Exercise directions: If a line below includes the string "decap", copy it.

Listed entries:

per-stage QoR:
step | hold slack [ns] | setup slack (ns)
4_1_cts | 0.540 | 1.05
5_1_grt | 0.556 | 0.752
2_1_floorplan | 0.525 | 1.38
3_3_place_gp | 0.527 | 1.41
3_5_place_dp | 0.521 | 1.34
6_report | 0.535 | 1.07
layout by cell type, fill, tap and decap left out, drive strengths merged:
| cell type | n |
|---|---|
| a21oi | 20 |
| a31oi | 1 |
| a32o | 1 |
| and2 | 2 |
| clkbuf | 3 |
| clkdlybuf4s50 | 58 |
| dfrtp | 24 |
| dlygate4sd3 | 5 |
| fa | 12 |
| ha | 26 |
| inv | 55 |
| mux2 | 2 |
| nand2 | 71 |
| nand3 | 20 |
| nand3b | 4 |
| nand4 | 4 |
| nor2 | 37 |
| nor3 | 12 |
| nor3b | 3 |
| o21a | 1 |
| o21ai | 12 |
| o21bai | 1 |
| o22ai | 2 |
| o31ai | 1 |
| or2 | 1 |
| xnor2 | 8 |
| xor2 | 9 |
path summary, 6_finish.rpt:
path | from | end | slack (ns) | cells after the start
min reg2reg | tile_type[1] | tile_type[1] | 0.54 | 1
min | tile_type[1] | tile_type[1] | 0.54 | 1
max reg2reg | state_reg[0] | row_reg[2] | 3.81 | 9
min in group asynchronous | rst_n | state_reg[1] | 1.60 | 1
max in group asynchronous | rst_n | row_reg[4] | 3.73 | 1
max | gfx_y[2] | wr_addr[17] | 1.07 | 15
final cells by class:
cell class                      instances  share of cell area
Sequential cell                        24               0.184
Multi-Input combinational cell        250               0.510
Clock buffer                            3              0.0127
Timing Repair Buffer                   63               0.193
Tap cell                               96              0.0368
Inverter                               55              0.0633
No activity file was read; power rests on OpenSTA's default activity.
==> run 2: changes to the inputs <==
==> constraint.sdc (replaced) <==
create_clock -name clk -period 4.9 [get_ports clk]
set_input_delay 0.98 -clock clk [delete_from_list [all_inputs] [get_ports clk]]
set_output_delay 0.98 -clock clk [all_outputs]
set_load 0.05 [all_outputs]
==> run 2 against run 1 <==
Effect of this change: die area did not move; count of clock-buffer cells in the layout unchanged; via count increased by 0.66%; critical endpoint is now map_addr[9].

---

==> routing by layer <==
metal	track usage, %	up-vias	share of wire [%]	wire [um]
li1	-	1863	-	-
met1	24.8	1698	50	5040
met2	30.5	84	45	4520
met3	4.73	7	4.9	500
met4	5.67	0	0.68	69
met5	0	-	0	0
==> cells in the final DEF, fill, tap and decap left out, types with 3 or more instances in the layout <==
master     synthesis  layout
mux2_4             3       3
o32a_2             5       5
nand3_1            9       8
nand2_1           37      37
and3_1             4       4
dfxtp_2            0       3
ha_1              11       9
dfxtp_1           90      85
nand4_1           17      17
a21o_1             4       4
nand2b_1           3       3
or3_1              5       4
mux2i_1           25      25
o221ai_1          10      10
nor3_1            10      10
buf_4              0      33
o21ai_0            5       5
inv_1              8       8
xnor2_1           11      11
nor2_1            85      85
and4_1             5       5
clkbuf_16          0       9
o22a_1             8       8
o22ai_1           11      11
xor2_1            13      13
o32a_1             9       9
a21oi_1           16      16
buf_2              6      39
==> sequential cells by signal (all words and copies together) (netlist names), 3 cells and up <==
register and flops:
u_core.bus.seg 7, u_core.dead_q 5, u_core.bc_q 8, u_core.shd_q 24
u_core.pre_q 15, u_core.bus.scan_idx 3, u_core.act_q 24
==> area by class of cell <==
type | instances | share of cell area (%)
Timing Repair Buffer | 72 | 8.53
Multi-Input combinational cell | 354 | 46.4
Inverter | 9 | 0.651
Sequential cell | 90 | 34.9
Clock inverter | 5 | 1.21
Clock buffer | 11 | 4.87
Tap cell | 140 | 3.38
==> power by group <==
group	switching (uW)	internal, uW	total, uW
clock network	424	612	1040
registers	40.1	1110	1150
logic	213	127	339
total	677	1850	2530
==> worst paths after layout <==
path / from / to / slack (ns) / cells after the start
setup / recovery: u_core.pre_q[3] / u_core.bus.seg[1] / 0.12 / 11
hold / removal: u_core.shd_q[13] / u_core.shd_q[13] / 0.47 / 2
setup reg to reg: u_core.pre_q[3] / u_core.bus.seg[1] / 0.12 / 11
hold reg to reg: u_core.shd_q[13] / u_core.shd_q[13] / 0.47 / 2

* * *

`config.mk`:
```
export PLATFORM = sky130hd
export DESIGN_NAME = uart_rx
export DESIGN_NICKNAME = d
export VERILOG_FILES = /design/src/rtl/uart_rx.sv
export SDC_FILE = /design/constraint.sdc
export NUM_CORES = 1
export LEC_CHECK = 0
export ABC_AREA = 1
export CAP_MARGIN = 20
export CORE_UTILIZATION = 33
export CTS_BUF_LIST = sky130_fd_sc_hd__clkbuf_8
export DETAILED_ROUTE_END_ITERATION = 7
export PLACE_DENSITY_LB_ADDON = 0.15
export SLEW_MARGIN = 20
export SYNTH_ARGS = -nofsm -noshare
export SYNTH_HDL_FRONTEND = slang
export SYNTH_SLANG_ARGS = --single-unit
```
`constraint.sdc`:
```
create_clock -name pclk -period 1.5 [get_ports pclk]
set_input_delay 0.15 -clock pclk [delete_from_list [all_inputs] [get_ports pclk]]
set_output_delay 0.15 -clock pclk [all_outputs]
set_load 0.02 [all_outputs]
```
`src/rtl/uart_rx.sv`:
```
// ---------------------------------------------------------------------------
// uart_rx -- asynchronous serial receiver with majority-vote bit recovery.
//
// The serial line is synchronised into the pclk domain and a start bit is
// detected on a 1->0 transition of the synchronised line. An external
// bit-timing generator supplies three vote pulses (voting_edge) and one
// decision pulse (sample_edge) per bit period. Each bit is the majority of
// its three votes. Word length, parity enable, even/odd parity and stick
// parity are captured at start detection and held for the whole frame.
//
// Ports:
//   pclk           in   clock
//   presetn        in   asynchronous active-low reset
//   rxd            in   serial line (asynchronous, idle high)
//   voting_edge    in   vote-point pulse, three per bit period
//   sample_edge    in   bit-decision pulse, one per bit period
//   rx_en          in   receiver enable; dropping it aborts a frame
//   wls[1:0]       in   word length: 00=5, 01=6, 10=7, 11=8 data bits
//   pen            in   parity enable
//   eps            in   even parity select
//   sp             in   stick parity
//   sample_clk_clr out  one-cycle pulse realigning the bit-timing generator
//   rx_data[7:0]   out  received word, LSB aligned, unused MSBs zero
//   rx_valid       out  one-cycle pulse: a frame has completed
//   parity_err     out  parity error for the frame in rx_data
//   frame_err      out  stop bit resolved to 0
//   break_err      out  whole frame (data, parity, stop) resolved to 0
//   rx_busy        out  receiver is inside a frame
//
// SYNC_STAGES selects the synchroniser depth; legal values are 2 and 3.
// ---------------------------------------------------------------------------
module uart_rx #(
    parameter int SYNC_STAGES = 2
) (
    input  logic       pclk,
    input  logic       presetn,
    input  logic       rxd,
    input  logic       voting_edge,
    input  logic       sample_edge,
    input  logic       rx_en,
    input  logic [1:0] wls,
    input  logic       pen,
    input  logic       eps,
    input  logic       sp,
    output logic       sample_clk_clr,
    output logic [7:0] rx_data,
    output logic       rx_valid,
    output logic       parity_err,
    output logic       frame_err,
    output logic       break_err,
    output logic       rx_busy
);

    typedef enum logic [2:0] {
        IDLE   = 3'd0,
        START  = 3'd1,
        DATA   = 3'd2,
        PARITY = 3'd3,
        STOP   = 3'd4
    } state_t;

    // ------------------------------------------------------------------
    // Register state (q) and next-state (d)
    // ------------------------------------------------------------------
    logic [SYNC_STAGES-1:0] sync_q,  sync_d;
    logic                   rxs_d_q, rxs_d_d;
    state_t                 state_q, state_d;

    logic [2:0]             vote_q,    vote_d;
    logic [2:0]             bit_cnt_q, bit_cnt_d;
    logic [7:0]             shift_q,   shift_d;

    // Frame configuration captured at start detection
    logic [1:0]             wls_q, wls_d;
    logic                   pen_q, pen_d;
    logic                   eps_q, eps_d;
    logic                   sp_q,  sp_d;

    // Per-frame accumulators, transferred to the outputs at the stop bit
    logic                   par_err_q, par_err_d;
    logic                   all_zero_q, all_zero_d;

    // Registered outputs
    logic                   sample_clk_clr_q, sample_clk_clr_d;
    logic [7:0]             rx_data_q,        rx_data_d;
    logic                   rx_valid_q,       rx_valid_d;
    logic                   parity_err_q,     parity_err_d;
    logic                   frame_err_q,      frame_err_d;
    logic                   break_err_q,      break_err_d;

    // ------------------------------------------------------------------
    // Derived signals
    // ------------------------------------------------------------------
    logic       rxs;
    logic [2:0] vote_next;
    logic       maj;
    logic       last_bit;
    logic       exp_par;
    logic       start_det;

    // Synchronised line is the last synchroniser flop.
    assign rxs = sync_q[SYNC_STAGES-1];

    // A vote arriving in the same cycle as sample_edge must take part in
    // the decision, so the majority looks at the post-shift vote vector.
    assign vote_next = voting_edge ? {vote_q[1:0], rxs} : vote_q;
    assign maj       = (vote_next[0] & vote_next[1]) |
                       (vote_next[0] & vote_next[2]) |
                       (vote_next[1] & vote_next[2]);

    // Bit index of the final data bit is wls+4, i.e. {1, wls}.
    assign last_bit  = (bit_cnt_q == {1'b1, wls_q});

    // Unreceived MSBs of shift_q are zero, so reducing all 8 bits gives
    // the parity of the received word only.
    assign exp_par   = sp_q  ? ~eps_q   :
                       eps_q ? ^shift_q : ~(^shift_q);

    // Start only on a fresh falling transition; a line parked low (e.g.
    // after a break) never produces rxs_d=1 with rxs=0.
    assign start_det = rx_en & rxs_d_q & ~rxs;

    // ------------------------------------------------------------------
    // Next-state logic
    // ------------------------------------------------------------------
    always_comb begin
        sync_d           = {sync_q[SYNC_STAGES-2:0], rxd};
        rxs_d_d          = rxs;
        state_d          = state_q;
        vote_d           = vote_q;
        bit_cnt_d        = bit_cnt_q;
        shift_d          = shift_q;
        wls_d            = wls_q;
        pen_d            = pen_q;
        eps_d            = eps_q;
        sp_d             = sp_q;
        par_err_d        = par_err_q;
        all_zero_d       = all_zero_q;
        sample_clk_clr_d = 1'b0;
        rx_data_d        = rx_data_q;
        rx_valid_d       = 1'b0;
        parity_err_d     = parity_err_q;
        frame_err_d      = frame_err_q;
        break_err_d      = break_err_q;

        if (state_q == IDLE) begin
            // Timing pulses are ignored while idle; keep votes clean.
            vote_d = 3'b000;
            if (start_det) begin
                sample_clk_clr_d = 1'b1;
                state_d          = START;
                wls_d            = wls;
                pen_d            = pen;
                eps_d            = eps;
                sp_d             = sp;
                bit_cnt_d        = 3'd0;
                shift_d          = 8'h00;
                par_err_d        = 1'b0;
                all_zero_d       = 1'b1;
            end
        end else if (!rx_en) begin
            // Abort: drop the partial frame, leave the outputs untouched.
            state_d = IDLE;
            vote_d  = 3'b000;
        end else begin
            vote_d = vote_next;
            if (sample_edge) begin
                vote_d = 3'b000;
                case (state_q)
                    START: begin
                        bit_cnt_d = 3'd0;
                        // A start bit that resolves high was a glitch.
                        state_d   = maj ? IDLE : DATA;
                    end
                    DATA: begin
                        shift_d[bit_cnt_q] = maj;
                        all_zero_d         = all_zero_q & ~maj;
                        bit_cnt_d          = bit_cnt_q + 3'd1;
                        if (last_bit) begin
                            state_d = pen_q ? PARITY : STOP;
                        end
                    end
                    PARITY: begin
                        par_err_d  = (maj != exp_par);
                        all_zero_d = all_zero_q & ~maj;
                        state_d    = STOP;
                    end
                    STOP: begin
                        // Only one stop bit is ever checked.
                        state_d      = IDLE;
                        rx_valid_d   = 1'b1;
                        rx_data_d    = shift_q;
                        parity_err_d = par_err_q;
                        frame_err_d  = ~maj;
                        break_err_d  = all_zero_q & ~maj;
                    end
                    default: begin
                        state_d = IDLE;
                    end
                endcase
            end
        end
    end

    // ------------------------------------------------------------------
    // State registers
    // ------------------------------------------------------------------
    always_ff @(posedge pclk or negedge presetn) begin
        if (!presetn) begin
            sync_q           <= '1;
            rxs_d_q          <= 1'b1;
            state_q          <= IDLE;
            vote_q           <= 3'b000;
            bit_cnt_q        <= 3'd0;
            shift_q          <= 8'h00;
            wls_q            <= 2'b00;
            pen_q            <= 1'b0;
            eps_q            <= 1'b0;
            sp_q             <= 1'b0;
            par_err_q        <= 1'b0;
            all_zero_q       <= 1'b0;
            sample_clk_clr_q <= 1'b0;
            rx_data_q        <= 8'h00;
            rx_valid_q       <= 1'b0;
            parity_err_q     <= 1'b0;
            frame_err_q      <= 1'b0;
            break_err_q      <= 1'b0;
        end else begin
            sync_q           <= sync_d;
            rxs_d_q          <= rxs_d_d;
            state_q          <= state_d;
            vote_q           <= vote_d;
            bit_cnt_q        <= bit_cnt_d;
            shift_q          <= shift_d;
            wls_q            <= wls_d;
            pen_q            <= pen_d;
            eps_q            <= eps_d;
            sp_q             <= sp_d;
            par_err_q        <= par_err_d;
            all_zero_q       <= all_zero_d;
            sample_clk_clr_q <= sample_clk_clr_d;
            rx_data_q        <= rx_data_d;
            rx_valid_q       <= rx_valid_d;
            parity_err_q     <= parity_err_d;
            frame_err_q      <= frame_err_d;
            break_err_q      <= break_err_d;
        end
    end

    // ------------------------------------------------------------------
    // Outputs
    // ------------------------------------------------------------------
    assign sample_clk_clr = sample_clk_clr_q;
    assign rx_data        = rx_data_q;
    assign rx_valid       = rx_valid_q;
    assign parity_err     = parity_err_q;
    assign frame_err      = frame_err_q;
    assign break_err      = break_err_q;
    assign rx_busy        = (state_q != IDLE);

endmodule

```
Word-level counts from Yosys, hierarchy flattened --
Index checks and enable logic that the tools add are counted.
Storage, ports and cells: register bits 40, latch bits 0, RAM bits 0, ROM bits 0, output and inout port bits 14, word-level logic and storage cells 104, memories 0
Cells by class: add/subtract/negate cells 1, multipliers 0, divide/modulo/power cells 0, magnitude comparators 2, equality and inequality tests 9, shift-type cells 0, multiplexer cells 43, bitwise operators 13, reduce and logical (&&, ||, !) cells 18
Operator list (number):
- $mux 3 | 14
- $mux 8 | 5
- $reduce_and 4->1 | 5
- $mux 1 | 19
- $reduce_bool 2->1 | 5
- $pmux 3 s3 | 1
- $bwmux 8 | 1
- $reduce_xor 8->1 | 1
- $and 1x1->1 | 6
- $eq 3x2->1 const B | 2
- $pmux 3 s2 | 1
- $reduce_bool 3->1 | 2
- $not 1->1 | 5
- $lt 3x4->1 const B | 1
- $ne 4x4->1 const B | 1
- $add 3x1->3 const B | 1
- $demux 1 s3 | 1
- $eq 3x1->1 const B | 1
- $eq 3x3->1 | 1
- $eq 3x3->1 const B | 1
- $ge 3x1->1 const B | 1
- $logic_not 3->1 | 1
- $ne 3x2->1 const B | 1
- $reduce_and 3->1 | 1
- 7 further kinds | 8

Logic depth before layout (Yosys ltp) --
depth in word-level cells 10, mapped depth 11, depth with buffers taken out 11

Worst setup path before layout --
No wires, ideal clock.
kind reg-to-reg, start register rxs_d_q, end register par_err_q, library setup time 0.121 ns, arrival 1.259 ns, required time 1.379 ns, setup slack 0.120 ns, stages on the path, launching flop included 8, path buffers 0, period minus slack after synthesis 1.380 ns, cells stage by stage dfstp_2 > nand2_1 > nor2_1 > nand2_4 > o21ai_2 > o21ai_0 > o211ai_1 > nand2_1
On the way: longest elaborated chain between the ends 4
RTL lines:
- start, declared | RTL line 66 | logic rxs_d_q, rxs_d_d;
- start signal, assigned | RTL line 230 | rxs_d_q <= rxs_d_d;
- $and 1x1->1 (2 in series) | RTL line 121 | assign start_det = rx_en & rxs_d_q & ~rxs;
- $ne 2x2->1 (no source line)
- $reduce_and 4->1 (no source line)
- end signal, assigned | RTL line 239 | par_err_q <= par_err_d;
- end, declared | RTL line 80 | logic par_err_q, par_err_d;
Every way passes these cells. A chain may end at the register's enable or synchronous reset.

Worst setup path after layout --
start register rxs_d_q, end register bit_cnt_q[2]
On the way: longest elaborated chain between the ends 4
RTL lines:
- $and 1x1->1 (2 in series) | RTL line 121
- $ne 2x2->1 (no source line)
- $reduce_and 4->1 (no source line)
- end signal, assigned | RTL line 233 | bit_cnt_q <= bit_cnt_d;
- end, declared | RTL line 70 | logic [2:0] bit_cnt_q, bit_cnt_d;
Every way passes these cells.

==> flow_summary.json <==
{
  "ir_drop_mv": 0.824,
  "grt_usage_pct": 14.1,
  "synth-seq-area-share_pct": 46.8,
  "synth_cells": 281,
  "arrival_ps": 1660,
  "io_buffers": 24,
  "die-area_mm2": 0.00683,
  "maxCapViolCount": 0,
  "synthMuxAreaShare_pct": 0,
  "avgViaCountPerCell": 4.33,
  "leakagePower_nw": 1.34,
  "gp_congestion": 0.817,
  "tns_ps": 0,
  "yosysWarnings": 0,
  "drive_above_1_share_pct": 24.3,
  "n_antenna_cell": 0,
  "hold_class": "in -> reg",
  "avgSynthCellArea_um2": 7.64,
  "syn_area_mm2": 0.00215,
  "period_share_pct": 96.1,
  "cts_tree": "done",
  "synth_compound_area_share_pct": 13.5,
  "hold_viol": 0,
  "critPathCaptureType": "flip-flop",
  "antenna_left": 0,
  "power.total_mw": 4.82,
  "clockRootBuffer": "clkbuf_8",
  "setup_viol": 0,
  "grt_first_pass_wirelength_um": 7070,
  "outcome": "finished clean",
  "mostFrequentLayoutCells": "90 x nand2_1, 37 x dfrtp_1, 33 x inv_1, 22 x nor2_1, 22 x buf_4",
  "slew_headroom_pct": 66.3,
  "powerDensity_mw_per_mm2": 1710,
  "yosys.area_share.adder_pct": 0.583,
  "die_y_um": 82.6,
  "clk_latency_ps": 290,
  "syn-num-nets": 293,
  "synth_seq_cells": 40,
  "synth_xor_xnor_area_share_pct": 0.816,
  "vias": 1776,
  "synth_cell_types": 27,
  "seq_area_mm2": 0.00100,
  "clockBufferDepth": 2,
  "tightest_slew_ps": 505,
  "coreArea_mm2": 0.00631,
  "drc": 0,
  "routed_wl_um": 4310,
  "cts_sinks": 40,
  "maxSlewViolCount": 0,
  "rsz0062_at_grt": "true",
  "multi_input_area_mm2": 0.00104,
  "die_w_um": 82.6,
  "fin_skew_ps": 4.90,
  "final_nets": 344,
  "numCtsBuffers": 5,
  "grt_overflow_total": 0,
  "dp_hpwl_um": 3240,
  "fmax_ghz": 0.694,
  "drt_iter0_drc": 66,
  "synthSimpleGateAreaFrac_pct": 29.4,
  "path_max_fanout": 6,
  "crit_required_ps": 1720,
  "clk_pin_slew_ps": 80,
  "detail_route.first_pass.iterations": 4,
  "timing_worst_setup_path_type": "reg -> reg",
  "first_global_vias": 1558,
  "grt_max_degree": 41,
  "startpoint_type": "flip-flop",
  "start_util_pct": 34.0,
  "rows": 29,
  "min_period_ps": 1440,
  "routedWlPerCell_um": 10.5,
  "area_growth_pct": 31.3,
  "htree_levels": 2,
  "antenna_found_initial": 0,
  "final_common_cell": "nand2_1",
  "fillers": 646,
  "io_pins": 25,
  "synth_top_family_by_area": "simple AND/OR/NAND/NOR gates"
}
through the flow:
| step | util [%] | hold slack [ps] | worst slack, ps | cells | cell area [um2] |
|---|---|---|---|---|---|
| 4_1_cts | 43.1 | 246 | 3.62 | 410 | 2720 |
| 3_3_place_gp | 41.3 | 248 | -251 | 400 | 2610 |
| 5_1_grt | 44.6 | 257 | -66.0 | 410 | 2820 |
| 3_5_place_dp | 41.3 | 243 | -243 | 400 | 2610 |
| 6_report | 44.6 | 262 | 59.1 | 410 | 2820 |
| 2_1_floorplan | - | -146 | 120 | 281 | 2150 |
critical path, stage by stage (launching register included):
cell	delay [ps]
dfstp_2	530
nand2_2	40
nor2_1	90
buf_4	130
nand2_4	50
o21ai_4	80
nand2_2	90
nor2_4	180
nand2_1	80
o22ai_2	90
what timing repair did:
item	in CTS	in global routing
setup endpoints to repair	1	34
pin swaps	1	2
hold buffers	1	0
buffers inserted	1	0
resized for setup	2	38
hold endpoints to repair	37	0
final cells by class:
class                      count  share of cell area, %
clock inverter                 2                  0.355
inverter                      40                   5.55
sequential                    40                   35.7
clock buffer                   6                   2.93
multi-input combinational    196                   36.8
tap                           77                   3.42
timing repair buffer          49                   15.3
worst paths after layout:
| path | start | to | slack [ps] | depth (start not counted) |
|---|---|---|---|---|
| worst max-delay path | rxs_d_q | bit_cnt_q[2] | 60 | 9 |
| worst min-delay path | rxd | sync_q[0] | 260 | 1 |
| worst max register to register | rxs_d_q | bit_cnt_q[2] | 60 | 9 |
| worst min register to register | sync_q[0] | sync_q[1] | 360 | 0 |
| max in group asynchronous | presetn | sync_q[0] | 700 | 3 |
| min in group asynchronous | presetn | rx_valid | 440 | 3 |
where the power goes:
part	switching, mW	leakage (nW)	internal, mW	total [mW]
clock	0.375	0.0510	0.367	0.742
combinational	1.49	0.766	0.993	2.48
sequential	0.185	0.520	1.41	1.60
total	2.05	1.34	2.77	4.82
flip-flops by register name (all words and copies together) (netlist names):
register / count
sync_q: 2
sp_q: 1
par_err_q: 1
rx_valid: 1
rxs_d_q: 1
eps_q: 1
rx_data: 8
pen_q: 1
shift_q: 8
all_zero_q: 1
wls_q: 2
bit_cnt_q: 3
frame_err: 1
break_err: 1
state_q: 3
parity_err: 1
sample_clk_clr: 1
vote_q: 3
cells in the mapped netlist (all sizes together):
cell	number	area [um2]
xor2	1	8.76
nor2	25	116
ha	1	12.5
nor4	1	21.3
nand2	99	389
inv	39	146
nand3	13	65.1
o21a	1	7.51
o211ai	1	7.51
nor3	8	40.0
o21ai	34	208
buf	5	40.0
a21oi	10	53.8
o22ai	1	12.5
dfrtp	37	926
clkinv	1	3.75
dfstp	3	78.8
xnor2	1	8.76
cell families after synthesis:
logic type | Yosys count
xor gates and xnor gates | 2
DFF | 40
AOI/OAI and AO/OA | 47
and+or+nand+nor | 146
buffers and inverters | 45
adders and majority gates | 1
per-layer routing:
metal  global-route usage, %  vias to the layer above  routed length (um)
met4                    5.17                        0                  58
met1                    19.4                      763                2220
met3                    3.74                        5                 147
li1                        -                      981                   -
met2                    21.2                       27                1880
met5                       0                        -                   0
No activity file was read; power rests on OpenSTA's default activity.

Expected answer:
layout by cell type, fill, tap and decap left out, drive strengths merged:
==> cells in the final DEF, fill, tap and decap left out, types with 3 or more instances in the layout <==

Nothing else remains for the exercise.